[[ RECORDS FOR THE EXERCISE, beginning ]]

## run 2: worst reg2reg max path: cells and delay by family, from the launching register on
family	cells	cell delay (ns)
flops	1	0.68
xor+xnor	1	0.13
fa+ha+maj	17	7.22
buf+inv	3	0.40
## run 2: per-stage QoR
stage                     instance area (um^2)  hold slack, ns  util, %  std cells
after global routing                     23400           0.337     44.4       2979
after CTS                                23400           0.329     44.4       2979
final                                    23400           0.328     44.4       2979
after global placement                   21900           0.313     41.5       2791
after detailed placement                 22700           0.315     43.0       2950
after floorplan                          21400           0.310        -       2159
This design comes from an exercise in tuning for small area and a short achievable clock period on the open sky130 flow, not from production work.
Power and IR drop assume default switching activity.

==> build 47 <==
==> flow/design.v <==
module maxpool_new(
	input [4:0] stride,
	input  maxpool_enable,
	output reg [18:0] address1 , write_address,
	output reg maxpool_done, patch_end,
	input clk ,
	input reset,
	input [9:0]  w1 ,h1,
	input [4:0] w2,h2,
	output reg [9:0] width,
	output [9:0] height
    );
reg [9:0] w1r;
reg [4:0] w2m1, h2m1, sr;
reg [4:0]  hi, vi;       
reg [9:0]  Hn;           
reg        fw;           
reg [18:0] W;            
reg [18:0] N;            
reg [9:0]  Vrem;         
reg [9:0]  q;            
reg [4:0]  r;            
reg        wvalid;       
assign height = maxpool_done ? q : 10'd0;
wire [18:0] a_step, w_sum, wa_n;
wire [4:0]  hi_n, vi_n, r_n;
wire [9:0]  Hn_n, Vrem_n, q_n, width_n;
wire        done_n, pe_n, fw_n;
wire        c_run, c_a_step, c_a_w, c_a_N, c_vi, c_pend, c_w_step, c_w_N, c_w_w;
wire        c_qr, c_row, c_width, c_ncap;
maxpool_step st (
	.w1r(w1r), .w2m1(w2m1), .h2m1(h2m1), .sr(sr),
	.address1(address1), .write_address(write_address), .maxpool_done(maxpool_done),
	.hi(hi), .vi(vi), .Hn(Hn), .fw(fw), .W(W), .Vrem(Vrem),
	.q(q), .r(r), .wvalid(wvalid),
	.a_step(a_step), .w_sum(w_sum), .wa_n(wa_n),
	.hi_n(hi_n), .vi_n(vi_n), .r_n(r_n),
	.Hn_n(Hn_n), .Vrem_n(Vrem_n), .q_n(q_n), .width_n(width_n),
	.done_n(done_n), .pe_n(pe_n), .fw_n(fw_n),
	.c_run(c_run), .c_a_step(c_a_step), .c_a_w(c_a_w), .c_a_N(c_a_N),
	.c_vi(c_vi), .c_pend(c_pend), .c_w_step(c_w_step), .c_w_N(c_w_N), .c_w_w(c_w_w),
	.c_qr(c_qr), .c_row(c_row), .c_width(c_width), .c_ncap(c_ncap)
);
wire [18:0] a_d, wa_d, W_d, N_d;
wire [4:0]  hi_d, vi_d, r_d;
wire [9:0]  Hn_d, Vrem_d, q_d, width_d;
wire        done_d, pe_d, fw_d, wv_d;
maxpool_gate gt (
	.reset(reset), .en(maxpool_enable), .stride(stride), .h1(h1),
	.address1(address1), .write_address(write_address), .maxpool_done(maxpool_done),
	.patch_end(patch_end), .hi(hi), .vi(vi), .Hn(Hn), .fw(fw), .W(W), .N(N),
	.Vrem(Vrem), .q(q), .r(r), .wvalid(wvalid), .width(width),
	.a_step(a_step), .w_sum(w_sum), .wa_n(wa_n),
	.hi_n(hi_n), .vi_n(vi_n), .r_n(r_n),
	.Hn_n(Hn_n), .Vrem_n(Vrem_n), .q_n(q_n), .width_n(width_n),
	.done_n(done_n), .pe_n(pe_n), .fw_n(fw_n),
	.c_run(c_run), .c_a_step(c_a_step), .c_a_w(c_a_w), .c_a_N(c_a_N),
	.c_vi(c_vi), .c_pend(c_pend), .c_w_step(c_w_step), .c_w_N(c_w_N), .c_w_w(c_w_w),
	.c_qr(c_qr), .c_row(c_row), .c_width(c_width), .c_ncap(c_ncap),
	.a_d(a_d), .wa_d(wa_d), .W_d(W_d), .N_d(N_d),
	.hi_d(hi_d), .vi_d(vi_d), .r_d(r_d),
	.Hn_d(Hn_d), .Vrem_d(Vrem_d), .q_d(q_d), .width_d(width_d),
	.done_d(done_d), .pe_d(pe_d), .fw_d(fw_d), .wv_d(wv_d)
);
always @(posedge clk) begin
	w1r  <= w1;
	w2m1 <= w2 - 5'd1;
	h2m1 <= h2 - 5'd1;
	sr   <= stride;
	address1      <= a_d;
	write_address <= wa_d;
	maxpool_done  <= done_d;
	patch_end     <= pe_d;
	hi     <= hi_d;
	vi     <= vi_d;
	Hn     <= Hn_d;
	fw     <= fw_d;
	W      <= W_d;
	N      <= N_d;
	Vrem   <= Vrem_d;
	q      <= q_d;
	r      <= r_d;
	wvalid <= wv_d;
	width  <= width_d;
end
endmodule
module maxpool_step(
	input [9:0]  w1r,
	input [4:0]  w2m1, h2m1, sr,
	input [18:0] address1, write_address,
	input        maxpool_done,
	input [4:0]  hi, vi,
	input [9:0]  Hn,
	input        fw,
	input [18:0] W,
	input [9:0]  Vrem,
	input [9:0]  q,
	input [4:0]  r,
	input        wvalid,
	output [18:0] a_step, w_sum, wa_n,
	output [4:0]  hi_n, vi_n, r_n,
	output [9:0]  Hn_n, Vrem_n, q_n, width_n,
	output        done_n, pe_n, fw_n,
	output        c_run, c_a_step, c_a_w, c_a_N, c_vi, c_pend, c_w_step, c_w_N, c_w_w,
	output        c_qr, c_row, c_width, c_ncap
);
function [19:0] radd;
	input [18:0] x, y;
	input        ci;
	integer i;
	reg c;
	begin
		c = ci;
		for (i = 0; i < 19; i = i + 1) begin
			radd[i] = x[i] ^ y[i] ^ c;
			c = (x[i] & y[i]) | (c & (x[i] ^ y[i]));
		end
		radd[19] = c;
	end
endfunction
function [18:0] fadd;
	input [18:0] x;
	input [9:0]  y;
	reg [5:0] lo, m0, m1;
	reg [18:0] hi0, hi1;
	reg c10;
	begin
		lo  = radd({14'd0, x[4:0]}, {14'd0, y[4:0]}, 1'b0);
		m0  = radd({14'd0, x[9:5]}, {14'd0, y[9:5]}, 1'b0);
		m1  = radd({14'd0, x[9:5]}, {14'd0, y[9:5]}, 1'b1);
		hi0 = {10'd0, x[18:10]};
		hi1 = radd({10'd0, x[18:10]}, 19'd0, 1'b1);
		c10 = lo[5] ? m1[5] : m0[5];
		fadd = {c10 ? hi1[8:0] : hi0[8:0], lo[5] ? m1[4:0] : m0[4:0], lo[4:0]};
	end
endfunction
wire [9:0]  D1      = w1r - {5'd0, w2m1};          
wire        wrap    = (hi == w2m1);
wire        vlast   = (vi == h2m1);
wire        pend    = wrap & vlast;
wire [19:0] hd      = radd({9'd0, Hn}, {9'd0, ~D1}, 1'b1);
wire        lastwin = hd[10];                      
wire        rowend  = pend & lastwin;
wire [19:0] vi1w    = radd({14'd0, vi}, 19'd0, 1'b1);
wire [4:0]  vi1     = vi1w[4:0];
wire        ncap    = wrap & (vi1 == sr) & fw;
assign a_step = fadd(address1, wrap ? D1 : 10'd1);
wire [19:0] ws = radd(W, {14'd0, sr}, 1'b0);
assign w_sum  = ws[18:0];
assign c_run    = ~maxpool_done;
assign c_a_step = c_run & (~pend | rowend & ncap);
assign c_a_w    = c_run & pend & ~rowend;
assign c_a_N    = c_run & rowend & ~ncap;
assign c_vi     = c_run & wrap;
assign c_pend   = c_run & pend;
assign c_w_step = c_pend & rowend & ncap;
assign c_w_N    = c_pend & rowend & ~ncap;
assign c_w_w    = c_pend & ~rowend;
assign c_qr     = c_pend & (~wvalid | lastwin);
assign c_row    = c_run & rowend;
assign c_width  = c_row & ~wvalid;
assign c_ncap   = c_run & ncap;
wire [4:0]  dm1   = wvalid ? h2m1 : w2m1;
wire [19:0] rt    = radd({14'd0, r}, {14'd0, sr}, 1'b0);              
wire [19:0] rs    = radd({13'd0, rt[5:0]}, {13'd1, ~dm1}, 1'b0);      
wire        ge    = rs[6];
wire [19:0] qi    = radd({9'd0, q}, 19'd0, ge);
wire        s_h2  = (sr == h2m1 + 5'd1);                              
wire        first = rowend & ~wvalid;
wire [19:0] wa1   = radd(write_address, 19'd0, 1'b1);
wire [19:0] hi1   = radd({14'd0, hi}, 19'd0, 1'b1);
wire [19:0] hs    = radd({9'd0, Hn}, {14'd0, sr}, 1'b0);
wire [19:0] vs    = radd({9'd0, Vrem}, {9'd0, 5'h1f, ~sr}, 1'b1);
assign wa_n    = wa1[18:0];
assign hi_n    = wrap ? 5'd0 : hi1[4:0];
assign vi_n    = vlast ? 5'd0 : vi1;
assign Hn_n    = lastwin ? {5'd0, sr} : hs[9:0];
assign fw_n    = lastwin;
assign Vrem_n  = vs[9:0];
assign width_n = qi[9:0];
assign q_n     = first ? {9'd0, s_h2} : qi[9:0];
assign r_n     = first ? (s_h2 ? 5'd0 : sr) : ge ? rs[4:0] : rt[4:0];
assign done_n  = rowend ? (Vrem == {5'd0, sr})
                        : (wrap & ~vlast & fw & ({5'd0, vi1} == Vrem));
assign pe_n    = c_pend;
endmodule
module maxpool_gate(
	input        reset, en,
	input [4:0]  stride,
	input [9:0]  h1,
	input [18:0] address1, write_address,
	input        maxpool_done, patch_end,
	input [4:0]  hi, vi,
	input [9:0]  Hn,
	input        fw,
	input [18:0] W, N,
	input [9:0]  Vrem, q,
	input [4:0]  r,
	input        wvalid,
	input [9:0]  width,
	input [18:0] a_step, w_sum, wa_n,
	input [4:0]  hi_n, vi_n, r_n,
	input [9:0]  Hn_n, Vrem_n, q_n, width_n,
	input        done_n, pe_n, fw_n,
	input        c_run, c_a_step, c_a_w, c_a_N, c_vi, c_pend, c_w_step, c_w_N, c_w_w,
	input        c_qr, c_row, c_width, c_ncap,
	output [18:0] a_d, wa_d, W_d, N_d,
	output [4:0]  hi_d, vi_d, r_d,
	output [9:0]  Hn_d, Vrem_d, q_d, width_d,
	output        done_d, pe_d, fw_d, wv_d
);
wire ne = ~reset & en;
wire nr = ~reset;
wire l_run    = ne & c_run,    k_run   = nr & ~(en & c_run);
wire l_a_step = ne & c_a_step;
wire l_a_w    = ne & c_a_w;
wire l_a_N    = ne & c_a_N;
wire l_pe     = ne,            k_pe    = nr & ~en;
wire l_vi     = ne & c_vi,     k_vi    = nr & ~(en & c_vi);
wire l_pend   = ne & c_pend,   k_pend  = nr & ~(en & c_pend);
wire l_w_step = ne & c_w_step;
wire l_w_N    = ne & c_w_N;
wire l_w_w    = ne & c_w_w;
wire l_qr     = ne & c_qr,     k_qr    = nr & ~(en & c_qr);
wire l_row    = ne & c_row,    k_row   = nr & ~(en & c_row);
wire l_width  = ne & c_width,  k_width = nr & ~(en & c_width);
wire l_ncap   = en & c_ncap,   k_ncap  = ~(en & c_ncap);
mp_sel3 #(19) s_a (.l0(l_a_step), .l1(l_a_w), .l2(l_a_N), .k(k_run),
	.n0(a_step), .n1(w_sum), .n2(N), .q(address1), .d(a_d));
mp_sel3 #(19) s_W (.l0(l_w_step), .l1(l_w_w), .l2(l_w_N), .k(k_pend),
	.n0(a_step), .n1(w_sum), .n2(N), .q(W), .d(W_d));
mp_sel #(19) s_N  (.l(l_ncap), .k(k_ncap), .n(a_step), .q(N), .d(N_d));
mp_sel #(19) s_wa (.l(l_pend), .k(k_pend), .n(wa_n), .q(write_address), .d(wa_d));
mp_sel #(1)  s_dn (.l(l_run), .k(k_run), .n(done_n), .q(maxpool_done), .d(done_d));
mp_sel #(5)  s_hi (.l(l_run), .k(k_run), .n(hi_n), .q(hi), .d(hi_d));
mp_sel #(1)  s_pe (.l(l_pe), .k(k_pe), .n(pe_n), .q(patch_end), .d(pe_d));
mp_sel #(5)  s_vi (.l(l_vi), .k(k_vi), .n(vi_n), .q(vi), .d(vi_d));
mp_sel #(10) s_q  (.l(l_qr), .k(k_qr), .n(q_n), .q(q), .d(q_d));
mp_sel #(5)  s_r  (.l(l_qr), .k(k_qr), .n(r_n), .q(r), .d(r_d));
mp_sel #(10) s_wd (.l(l_width), .k(k_width), .n(width_n), .q(width), .d(width_d));
mp_sel #(1)  s_wv (.l(l_row), .k(k_row), .n(1'b1), .q(wvalid), .d(wv_d));
mp_sel2 #(10) s_Hn (.l0(l_pend), .l1(reset), .k(k_pend),
	.n0(Hn_n), .n1({5'd0, stride}), .q(Hn), .d(Hn_d));
mp_sel2 #(10) s_V  (.l0(l_row), .l1(reset), .k(k_row),
	.n0(Vrem_n), .n1(h1), .q(Vrem), .d(Vrem_d));
assign fw_d = reset | l_pend & fw_n | k_pend & fw;
endmodule
module mp_sel #(parameter W = 1) (
	input          l, k,
	input  [W-1:0] n, q,
	output [W-1:0] d
);
assign d = {W{l}} & n | {W{k}} & q;
endmodule
module mp_sel2 #(parameter W = 1) (
	input          l0, l1, k,
	input  [W-1:0] n0, n1, q,
	output [W-1:0] d
);
assign d = {W{l0}} & n0 | {W{l1}} & n1 | {W{k}} & q;
endmodule
module mp_sel3 #(parameter W = 1) (
	input          l0, l1, l2, k,
	input  [W-1:0] n0, n1, n2, q,
	output [W-1:0] d
);
assign d = {W{l0}} & n0 | {W{l1}} & n1 | {W{l2}} & n2 | {W{k}} & q;
endmodule
==> flow/flow/run.sh <==
#!/bin/bash
# Standard layout, with the port buffers made from buf_2 cells and timing
# repair asked to leave more setup slack than the clock period needs.
export BUFFER_PORTS_ARGS="-buffer_cell sky130_fd_sc_hd__buf_2"
export SETUP_SLACK_MARGIN=18
bash standard.sh > standard.log 2>&1
==> flow/standard.sh <==
#!/bin/bash
# synth_recipe.tcl (not shown) runs the flow's synth.tcl, then flattens the netlist and writes it again
# the make line also repeats each setting of config.mk as NAME=value (left out here)
make -C /OpenROAD-flow-scripts/flow DESIGN_CONFIG=/design/flow/config.mk WORK_HOME=/design/flow/orfs CLKGATE_MAP_FILE= SYNTH_SCRIPT=/design/flow/synth_recipe.tcl "${@:-finish}"
==> flow/config.mk <==
export PLATFORM = sky130hd
export DESIGN_NAME = maxpool_new
export DESIGN_NICKNAME = maxpool_new
export VERILOG_FILES = /design/flow/design.v
export SDC_FILE = /design/flow/constraint.sdc
export NUM_CORES = 4
export LEC_CHECK = 0
export CAP_MARGIN = 50
export CORE_MARGIN = 2
export CORE_UTILIZATION = 40
export SLEW_MARGIN = 70
export SYNTH_HIERARCHICAL = 1
==> flow/constraint.sdc <==
create_clock -name core_clock -period 25.0 [get_ports {clk}]
set_input_delay 5.0000 -clock core_clock [delete_from_list [all_inputs] [get_ports {clk}]]
set_output_delay 5.0000 -clock core_clock [all_outputs]
set_load 0.01 [all_outputs]
==> trial 64 (differences from build 47) <==
Settings changed: CTS_BUF_LIST set to sky130_fd_sc_hd__clkbuf_8.
==> qor summary <==
item	build 47	trial 64
CTS Root Buffer Type	sky130_fd_sc_hd__clkbuf_16	sky130_fd_sc_hd__clkbuf_8
Logic gate share of total power	11.4%	12.9%
First-pass DRT Iterations	10	6
Met3 usage	4.511%	4.147%
Number of clock buffers in the layout	18	17
Pwr dens	59.39 nW/um^2	53.65 nW/um^2
Ratio of routed vias to standard cells	5.324	5.298
Power of the clock network	263 uW	195 uW
DRC marker count from the first detailed-route iteration	416	407
Total Power Consumption	602.1 uW	533.6 uW
Result of the run	finished clean	finished clean
Skew-Pair Late Insertion Delay	0.44 ns	0.46 ns
Max Clock Freq	0.1598 GHz	0.1595 GHz
FF+latch area	3211 sq um	3209 sq um
M1 wire length	9874 microns	9825 microns
Global routing met1 resource utilization	25.03%	24.66%
No run of this note included a check of the RTL's function; only the layout flow was run.

[static timing again, ports no longer ideal]
The flow's constraints put no driver on any port. The routed layouts listed below were extracted and timed again, unchanged, in two steps.
Step 1, drivers: a clkbuf_16 drives clk and a buf_2 each remaining input, both assumed.
Step 2 adds t to the input delays and takes it off the output delays; t is the mean of the earliest and latest rising clock arrival at the registers after step 1. Input paths then give back, and output paths get back, about the clock's delay inside the block.
a / b / c = ideal / step 1 / step 2; a / b = the first two.
run	shift t [ns]	setup WS [ns]	worst hold slack (ns)
build 47	0.479	18.741 / 18.695 / 18.536	0.463 / 0.463 / 0.463
trial 64	0.495	18.731 / 18.687 / 18.561	0.468 / 0.468 / 0.468
After both steps every run listed still meets setup and hold. For build 47, which loses most, drivers alone change the setup slack by -0.046 ns; drivers and shift together by -0.205 ns.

[[ RECORDS FOR THE EXERCISE, end ]]

### PROBLEM DETAILS
What you give back should be only the lines of the records above, starting at the line with "export CORE_UTILIZATION = 40" and ending at the line with "CTS Root Buffer", restated word for word.

### RESPONSE BELOW
export CORE_UTILIZATION = 40
export SLEW_MARGIN = 70
export SYNTH_HIERARCHICAL = 1
==> flow/constraint.sdc <==
create_clock -name core_clock -period 25.0 [get_ports {clk}]
set_input_delay 5.0000 -clock core_clock [delete_from_list [all_inputs] [get_ports {clk}]]
set_output_delay 5.0000 -clock core_clock [all_outputs]
set_load 0.01 [all_outputs]
==> trial 64 (differences from build 47) <==
Settings changed: CTS_BUF_LIST set to sky130_fd_sc_hd__clkbuf_8.
==> qor summary <==
item	build 47	trial 64
CTS Root Buffer Type	sky130_fd_sc_hd__clkbuf_16	sky130_fd_sc_hd__clkbuf_8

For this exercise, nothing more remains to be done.